My first thought would be to get more peppers and bacon..Seems like I can't ever make too many..Have fun and post pictures  !!


----------



## Big Glenn (Dec 19, 2021)

That was my first thought but considering how long it took to wrap the one’s I made it’s not going to happen. I might just take it in a bowl and if they turn out good I can make more for later in the day.


----------



## JckDanls 07 (Dec 19, 2021)

NO PICTURES..  NEVER HAPPENED ...

Did you cut the bacon in half ?? After a few try's you start to figure it out...  I found that if you use the whole strip of bacon and it gets doubled up..  the layer underneath doesn't get cooked ..  Plus...  use the thin cut bacon .. stretch it as you wrap..  start with one end of the bacon on the underneath side of the pepper...  stretch as you wrap and then the other end of the bacon should end up on the underneath side of the other end of the pepper....  So then when you set the pepper down it will hold the bacon in place .. no toothpicks needed ... Practice will make ya better...  So go get more bacon and peppers and practice ...

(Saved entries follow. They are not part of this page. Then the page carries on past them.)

$ cat src/rtl/rvsoc_mmio_pkg.sv
// Shared definitions for the memory-mapped UART transmitter: register offsets,
// STATUS bit positions and the transmit FSM states.
package rvsoc_mmio_pkg;

  localparam logic [2:0] UART_TXDATA_OFS = 3'd0;
  localparam logic [2:0] UART_STATUS_OFS = 3'd4;

  localparam int ST_FULL  = 0;
  localparam int ST_EMPTY = 1;
  localparam int ST_BUSY  = 2;
  localparam int ST_OVF   = 3;

  typedef enum logic [1:0] {
    S_IDLE,
    S_START,
    S_DATA,
    S_STOP
  } uart_tx_state_t;

endpackage

$ cat src/rtl/mmio_uart_tx_byte_fifo.sv
// Circular byte FIFO with a show-ahead head. A push into a full FIFO is still
// accepted when a pop happens in the same cycle.
module byte_fifo #(
  parameter int DEPTH = 8
) (
  input  logic                     clk,
  input  logic                     rst_n,
  input  logic                     push,
  input  logic                     pop,
  input  logic [7:0]               din,
  output logic [7:0]               dout,
  output logic                     full,
  output logic                     empty,
  output logic [$clog2(DEPTH):0]   count
);

  localparam int AW = $clog2(DEPTH);

  logic [DEPTH-1:0][7:0] mem_q;
  logic [AW-1:0]         wr_ptr_q, wr_ptr_d, rd_ptr_q, rd_ptr_d;
  logic [AW:0]           count_q, count_d;
  logic                  do_push, do_pop;

  assign full    = (count_q == (AW+1)'(DEPTH));
  assign empty   = (count_q == '0);
  assign count   = count_q;
  assign dout    = mem_q[rd_ptr_q];
  assign do_pop  = pop & ~empty;
  assign do_push = push & (~full | do_pop);

  always_comb begin
    wr_ptr_d = wr_ptr_q;
    rd_ptr_d = rd_ptr_q;
    count_d  = count_q;
    if (do_push) wr_ptr_d = wr_ptr_q + 1'b1;
    if (do_pop)  rd_ptr_d = rd_ptr_q + 1'b1;
    if (do_push && !do_pop)      count_d = count_q + 1'b1;
    else if (do_pop && !do_push) count_d = count_q - 1'b1;
  end

  always_ff @(posedge clk or negedge rst_n) begin
    if (!rst_n) begin
      wr_ptr_q <= '0;
      rd_ptr_q <= '0;
      count_q  <= '0;
    end else begin
      wr_ptr_q <= wr_ptr_d;
      rd_ptr_q <= rd_ptr_d;
      count_q  <= count_d;
    end
  end

  // Storage needs no reset: entries are only read once count covers them.
  always_ff @(posedge clk) begin
    if (do_push) mem_q[wr_ptr_q] <= din;
  end

endmodule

I find there are about 16 slices of bacon per lb...  so 16 medium sized peppers usually comes out right for the bacon (cut in half) to pepper (cut in half) ratio ...


----------



## Brokenhandle (Dec 19, 2021)

Another thing we do is cut sweet mini peppers in half length ways then stuff them with filling and add some already cooked bacon bits to top. Our friends 10 year old will come out just for these, or request them!








Ryan


----------



## bauchjw (Dec 19, 2021)

I’ve cooked and chopped up the bacon, stirred in with the leftover filling, then wrapped in filo dough. Very tasty.


----------



## Brokenhandle (Dec 19, 2021)

bauchjw said:


> I’ve cooked and chopped up the bacon, stirred in with the leftover filling, then wrapped in filo dough. Very tasty.


I had to ask my wife what filo dough was!

Ryan


----------



## bauchjw (Dec 19, 2021)

Edit below


----------



## bauchjw (Dec 19, 2021)

Brokenhandle said:


> I had to ask my wife what filo dough was!
> 
> Ryan


Haha! I was on an advisor team in Liberia a few years back. We would go to a random Lebanese market in Monrovia and cook what we could find, that’s how I found filo dough and tried that for the first time.


----------



## hecklar56 (Dec 31, 2021)

We're going to try our first batch of ABTs today in addition to the Pork Butt. Debating the filler but we have some chorizo in the freezer. Thinking Onion/Cream cheese/Sharp Cheddar/Chorizo then wrap in thin bacon.

Thoughts or advice? Going to put them on with the Pork Butt. Going to browse for some recipes/recommendations but any advice for time/placement/whatever is super.

Any pics or thoughts on how these turned out?

Cheers for the New Year!


----------



## sandyut (Dec 31, 2021)

Big Glenn said:


> Wrapping with bacon dang near drove me crazy.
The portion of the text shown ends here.